Il Comitato sindacale europeo per l’istruzione (CSEE): “Allarme privatizzazione. Invertite la rotta, investite nell’istruzione”.
Profitti e diritti non dovrebbero mai essere confusi e messi sullo stesso piano.
Mentre all’estero hanno già sperimentato gli effetti negativi del neo liberismo e della standardizzazione, in Italia – commenta il segretario generale della Uil Scuola – siamo ancora in tempo per cambiare strada, dando seguito all’allarme lanciato dal Sindacato europeo, aumentando gli investimenti pubblici in istruzione e evitando la dipendenza del bene istruzione dalle influenze dei mercati.
Il dato di indirizzo giunge dal documento adottato dal Comitato esecutivo del CSEE, ieri a Bruxelles – in vista della riunione del Consiglio europeo di venerdì prossimo, 8 novembre, dove saranno presenti i ministri dell’Istruzione dei paesi europei – nel quale si sottolinea il rischio concreto che «la dipendenza dai mercati per fornire beni pubblici come l’istruzione non è né efficiente né efficace» e si ricorda «la responsabilità primaria dei governi di aumentare gli investimenti nell’istruzione pubblica e di progettare i budget dell’istruzione pubblica in modo da fornire risorse sufficienti, certe e sostenibili».
Proprio mentre in Europa c’è un ripensamento complessivo sulle politiche finanziarie e sull’offerta pubblica dei sistemi di istruzione – sottolinea Turi – in Italia stiamo indietro e pensiamo che il modello da seguire sia ancora quello ancorato alle logiche di mercato. Inseguiamo, insomma, un modello che ha già fallito.

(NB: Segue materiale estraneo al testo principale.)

File: src/design/fan_pwm_startup_control.sv
// Purpose: Fan PWM drive with start-up kick, tach counting and fault output
// Assumes: Analog level and open flag are digitized outside; tach pulses are async
// Notes: Avalon-MM slave with one wait state per access
// Function
// RL1: Fixed-frequency PWM, only high time varies
// RL2: Applied duty clamped to 30..100 percent
// RL3: Duty is high time over period
// RL4: Drive output is active high
// RL5: Analog level maps linearly to 30..100 percent
// RL6: Power-up and unshutdown force one-second full drive
// RL7: After kick, select analog or register duty
// RL8: Duty source defaults to analog after reset
// RL9: Open analog input gives 39.33 percent duty
// RL10: Count pulses per fan for RPM
// RL11: Fault low when fan RPM below threshold
// RL12: RPM reveals open, short, locked fans
// RL13: Host reads/writes RPM data and thresholds
// RL14: Analog above top sets over-temperature flag
// RL15: Fault variant pulls fault low on over-temperature
// RL16: Register duty used when source bit set
// RL17: Four-bit duty code, 30 to 100 percent
// RL18: Drive stops only on shutdown bit
// RL19: Locked rotor keeps drive pulsing
// RL20: Kick lasts thirty PWM periods
// RL21: Over-temperature flag sticky until host clears
//
// The register addresses and register access over Avalon-MM were left to the implementer.
`timescale 1ns/100ps
`include "fan_pwm_params.svh"

module fan_pwm_startup_control #(
   parameter int PERIOD_CYC = `PWM_PERIOD_CYC,
   parameter int KICK_PERIODS = `STARTUP_PERIODS,
   parameter bit OTEMP_FAULT = 1'b1
) (
   input wire logic i_clk,
   input wire logic i_sys_rst,
   input wire logic [4:0] i_avs_address,
   input wire logic i_avs_read,
   input wire logic i_avs_write,
   input wire logic [31:0] i_avs_writedata,
   output logic [31:0] o_avs_readdata,
   output logic o_avs_waitrequest,
   input wire logic [`ANA_W-1:0] i_analog_duty_in,
   input wire logic i_analog_open,
   input wire logic i_fan1_pulse_in,
   input wire logic i_fan2_pulse_in,
   output logic o_pwm_drive_out,
   output logic o_fault_out,
   output logic o_fault_oe
);
   import fan_pwm_pkg::*;

   localparam int CNT_W = $clog2(PERIOD_CYC + 1);
   localparam logic [`ANA_W-1:0] ANA_MAX = {`ANA_W{1'b1}};

   initial begin
      if (PERIOD_CYC < 100 || KICK_PERIODS < 1) begin
         $error("fan_pwm_startup_control: period or kick length too small");
      end
      // Kick counter is eight bits wide
      if (KICK_PERIODS > 255) begin
         $error("fan_pwm_startup_control: kick length too large");
      end
   end

   // High time in cycles for a fraction num/den between 30 and 100 percent
   function automatic logic [CNT_W-1:0] high_cycles(input logic [31:0] num, input logic [31:0] den);
      logic [63:0] t;
      t = 64'(PERIOD_CYC) * (64'(`DUTY_MIN_PCT) * den + 64'(`DUTY_SPAN_PCT) * num) / (64'd100 * den);
      return CNT_W'(t);
   endfunction

   // Rising edge detect over a synchronised input
   function automatic logic rise(input logic cur, input logic prev);
      return cur & ~prev;
   endfunction

   logic shutdown_request_bit_q;
   logic duty_source_select_q;
   logic [3:0] duty_code_q;
   logic over_temp_flag_q;
   logic [`TACH_W-1:0] fan1_limit_q, fan2_limit_q;
   logic [`TACH_W-1:0] fan1_cnt_q, fan2_cnt_q;
   logic [`TACH_W-1:0] fan1_rpm_q, fan2_rpm_q;
   logic fan1_fail_q, fan2_fail_q;
   logic [2:0] s1_q, s2_q;
   logic [CNT_W-1:0] phase_q;
   logic [CNT_W-1:0] high_q;
   logic [7:0] kick_q;
   logic [4:0] win_q;
   logic win_end;
   logic kick_last;
   logic [`ANA_W-1:0] ana_q;
   logic ana_open_q;
   drive_state_type state_q;
   logic ack_q;
   logic period_end;
   logic bus_req;
   logic wr_en;
   logic otemp_now;

   assign bus_req = (i_avs_read | i_avs_write) & ~ack_q;
   assign wr_en = i_avs_write & ack_q;
   assign period_end = (phase_q == CNT_W'(PERIOD_CYC - 1));
   assign otemp_now = (ana_q == ANA_MAX);
   assign kick_last = (kick_q == 8'(KICK_PERIODS - 1));
   assign win_end = period_end && (win_q == 5'(`TACH_WIN_PERIODS - 1));

   // Two-flop synchronisers plus edge history for tach pins
   always_ff @(posedge i_clk or posedge i_sys_rst) begin
      if (i_sys_rst) begin
         s1_q <= 3'h0;
         s2_q <= 3'h0;
      end else begin
         s1_q <= {s1_q[1:0], i_fan1_pulse_in};
         s2_q <= {s2_q[1:0], i_fan2_pulse_in};
      end
   end

   // Analog code is sampled once per cycle from the converter
   always_ff @(posedge i_clk or posedge i_sys_rst) begin
      if (i_sys_rst) begin
         ana_q <= '0;
         ana_open_q <= 1'b0;
      end else begin
         ana_q <= i_analog_duty_in;
         ana_open_q <= i_analog_open;
      end
   end

   // Free-running period counter: frequency never depends on duty
   always_ff @(posedge i_clk or posedge i_sys_rst) begin
      if (i_sys_rst) begin
         phase_q <= '0;
      end else if (state_q == ST_OFF) begin
         phase_q <= '0; // Wake kick starts on a whole period
      end else if (period_end) begin
         phase_q <= '0; // RL1
      end else begin
         phase_q <= phase_q + 1'b1;
      end
   end

   // Drive state: off on shutdown, kick on power-up and on release
   always_ff @(posedge i_clk or posedge i_sys_rst) begin
      if (i_sys_rst) begin
         state_q <= ST_KICK; // RL6
         kick_q <= '0;
      end else begin
         unique case (state_q)
            ST_OFF: begin
               kick_q <= '0;
               if (!shutdown_request_bit_q) begin
                  state_q <= ST_KICK; // RL6
               end
            end
            ST_KICK: begin
               if (shutdown_request_bit_q) begin
                  state_q <= ST_OFF; // RL18
               end else if (period_end) begin
                  if (kick_last) begin
                     state_q <= ST_RUN; // RL20 RL7
                  end
                  kick_q <= kick_q + 8'h01;
               end
            end
            ST_RUN: begin
               if (shutdown_request_bit_q) begin
                  state_q <= ST_OFF; // RL18 RL19
               end
            end
         endcase
      end
   end

   // Duty selection, latched at period start so only high time changes
   always_ff @(posedge i_clk or posedge i_sys_rst) begin
      if (i_sys_rst) begin
         high_q <= CNT_W'(PERIOD_CYC);
      end else if (state_q == ST_OFF) begin
         high_q <= CNT_W'(PERIOD_CYC); // RL6
      end else if (period_end) begin
         if (state_q == ST_KICK && !kick_last) begin
            high_q <= CNT_W'(PERIOD_CYC); // RL6
         end else if (duty_source_select_q) begin
            high_q <= high_cycles(32'(duty_code_q), 32'd15); // RL16 RL17 RL2
         end else if (ana_open_q) begin
            high_q <= high_cycles(32'(`DUTY_OPEN_CODE), 32'd15); // RL9
         end else begin
            high_q <= high_cycles(32'(ana_q), 32'(ANA_MAX)); // RL5 RL2
         end
      end
   end

   // Active-high drive; 100 percent keeps it high the whole period
   always_ff @(posedge i_clk or posedge i_sys_rst) begin
      if (i_sys_rst) begin
         o_pwm_drive_out <= 1'b0;
      end else begin
         o_pwm_drive_out <= (state_q != ST_OFF) && (phase_q < high_q); // RL3 RL4
      end
   end

   // Measurement window: counts whole PWM periods, independent of the kick
   always_ff @(posedge i_clk or posedge i_sys_rst) begin
      if (i_sys_rst) begin
         win_q <= '0;
      end else if (win_end) begin
         win_q <= '0;
      end else if (period_end) begin
         win_q <= win_q + 5'h01;
      end
   end

   // Fan 1 tach pulse counting, snapshot once per window
   always_ff @(posedge i_clk or posedge i_sys_rst) begin
      if (i_sys_rst) begin
         fan1_cnt_q <= '0;
         fan1_rpm_q <= '0;
      end else if (win_end) begin
         fan1_rpm_q <= fan1_cnt_q; // RL10
         fan1_cnt_q <= '0;
      end else begin
         fan1_cnt_q <= fan1_cnt_q + `TACH_W'(rise(s1_q[1], s1_q[2])); // RL10
      end
   end

   // Fan 2 tach pulse counting, snapshot once per window
   always_ff @(posedge i_clk or posedge i_sys_rst) begin
      if (i_sys_rst) begin
         fan2_cnt_q <= '0;
         fan2_rpm_q <= '0;
      end else if (win_end) begin
         fan2_rpm_q <= fan2_cnt_q; // RL10
         fan2_cnt_q <= '0;
      end else begin
         fan2_cnt_q <= fan2_cnt_q + `TACH_W'(rise(s2_q[1], s2_q[2])); // RL10
      end
   end

   // Fan 1 low RPM covers open, short, missing and locked fans
   always_ff @(posedge i_clk or posedge i_sys_rst) begin
      if (i_sys_rst) begin
         fan1_fail_q <= 1'b0;
      end else begin
         fan1_fail_q <= (state_q == ST_RUN) && (fan1_rpm_q < fan1_limit_q); // RL11 RL12
      end
   end

   // Fan 2 low RPM covers open, short, missing and locked fans
   always_ff @(posedge i_clk or posedge i_sys_rst) begin
      if (i_sys_rst) begin
         fan2_fail_q <= 1'b0;
      end else begin
         fan2_fail_q <= (state_q == ST_RUN) && (fan2_rpm_q < fan2_limit_q); // RL11 RL12
      end
   end

   // Open-drain fault: drive low while any fault stands
   always_ff @(posedge i_clk or posedge i_sys_rst) begin
      if (i_sys_rst) begin
         o_fault_oe <= 1'b0;
         o_fault_out <= 1'b0;
      end else begin
         o_fault_oe <= fan1_fail_q | fan2_fail_q | (OTEMP_FAULT & otemp_now); // RL11 RL15
         o_fault_out <= 1'b0;
      end
   end

   // Sticky over-temperature flag; set beats a write-one clear
   always_ff @(posedge i_clk or posedge i_sys_rst) begin
      if (i_sys_rst) begin
         over_temp_flag_q <= 1'b0;
      end else if (otemp_now) begin
         over_temp_flag_q <= 1'b1; // RL14
      end else if (wr_en && i_avs_address == `REG_STATUS && i_avs_writedata[`STAT_OTEMP_BIT]) begin
         over_temp_flag_q <= 1'b0; // RL21
      end
   end

   // Control register writes
   always_ff @(posedge i_clk or posedge i_sys_rst) begin
      if (i_sys_rst) begin
         shutdown_request_bit_q <= 1'b0;
         duty_source_select_q <= 1'b0; // RL8
         duty_code_q <= `DUTY_OPEN_CODE;
         fan1_limit_q <= '0;
         fan2_limit_q <= '0;
      end else if (wr_en) begin
         unique case (i_avs_address)
            `REG_CONFIG: begin
               shutdown_request_bit_q <= i_avs_writedata[`CFG_SHUTDOWN_BIT];
               duty_source_select_q <= i_avs_writedata[`CFG_DUTY_SRC_BIT];
            end
            `REG_DUTY: duty_code_q <= i_avs_writedata[3:0]; // RL17
            `REG_FAN1_LIMIT: fan1_limit_q <= i_avs_writedata[`TACH_W-1:0]; // RL13
            `REG_FAN2_LIMIT: fan2_limit_q <= i_avs_writedata[`TACH_W-1:0]; // RL13
            default: begin
            end
         endcase
      end
   end

   // Bus handshake: one wait cycle, then answer
   always_ff @(posedge i_clk or posedge i_sys_rst) begin
      if (i_sys_rst) begin
         ack_q <= 1'b0;
         o_avs_waitrequest <= 1'b1;
      end else begin
         ack_q <= bus_req;
         o_avs_waitrequest <= ~bus_req;
      end
   end

   // Read mux; unmapped offsets read zero
   always_ff @(posedge i_clk or posedge i_sys_rst) begin
      if (i_sys_rst) begin
         o_avs_readdata <= '0;
      end else if (bus_req && i_avs_read) begin
         unique case (i_avs_address)
            `REG_CONFIG: o_avs_readdata <= {26'h0, duty_source_select_q, 4'h0, shutdown_request_bit_q};
            `REG_STATUS: o_avs_readdata <= {26'h0, over_temp_flag_q, 3'h0, fan2_fail_q, fan1_fail_q};
            `REG_DUTY: o_avs_readdata <= {28'h0, duty_code_q};
            `REG_FAN1_RPM: o_avs_readdata <= {16'h0, fan1_rpm_q}; // RL13
            `REG_FAN2_RPM: o_avs_readdata <= {16'h0, fan2_rpm_q};
            `REG_FAN1_LIMIT: o_avs_readdata <= {16'h0, fan1_limit_q};
            `REG_FAN2_LIMIT: o_avs_readdata <= {16'h0, fan2_limit_q};
            default: o_avs_readdata <= 32'h0;
         endcase
      end
   end
endmodule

«La mercantilizzazione, la privatizzazione e la commercializzazione dell’istruzione possono apparire in più forme – si legge nelle raccomandazioni politiche contenute nel documento – incluso l’appalto di servizi educativi e il trasferimento dei costi agli studenti, che sono sempre più trattati come consumatori piuttosto che come discenti; l’adozione di pratiche di gestione “di tipo aziendale” nella direzione dell’istituzione scolastica e la possibilità imprenditoriale di generare fondi a livello di singoli istituti. La gestione da quasi-mercato che legano le prestazioni a premi e sanzioni, misurazioni standardizzate e meccaniche e la crescente dipendenza da imperativi commerciali ed economici può venire a scapito di un’istruzione e programmi scolastici completi e inclusivi».
L’idea che possa esserci un nuovo umanesimo – continua Turi – ci piace e ci appassiona. Puntare sulla scuola come diritto universale, come funzione dello Stato, e non come servizio a domanda, è il modello giusto da rafforzare e radicare che fa venire meno ogni ipotesi di autonomia differenziata da assegnare alle regioni e i vari tentativi a supporto del finanziamento pubblico delle scuole private.
E’ bene ricordare, anche in vista dell’appuntamento europeo – suggerisce Turi – che il ripensamento del modello europeo è un segnale da cogliere appieno.
Quello italiano, laico, libero, universale, equo, è un modello da seguire, non da abbandonare.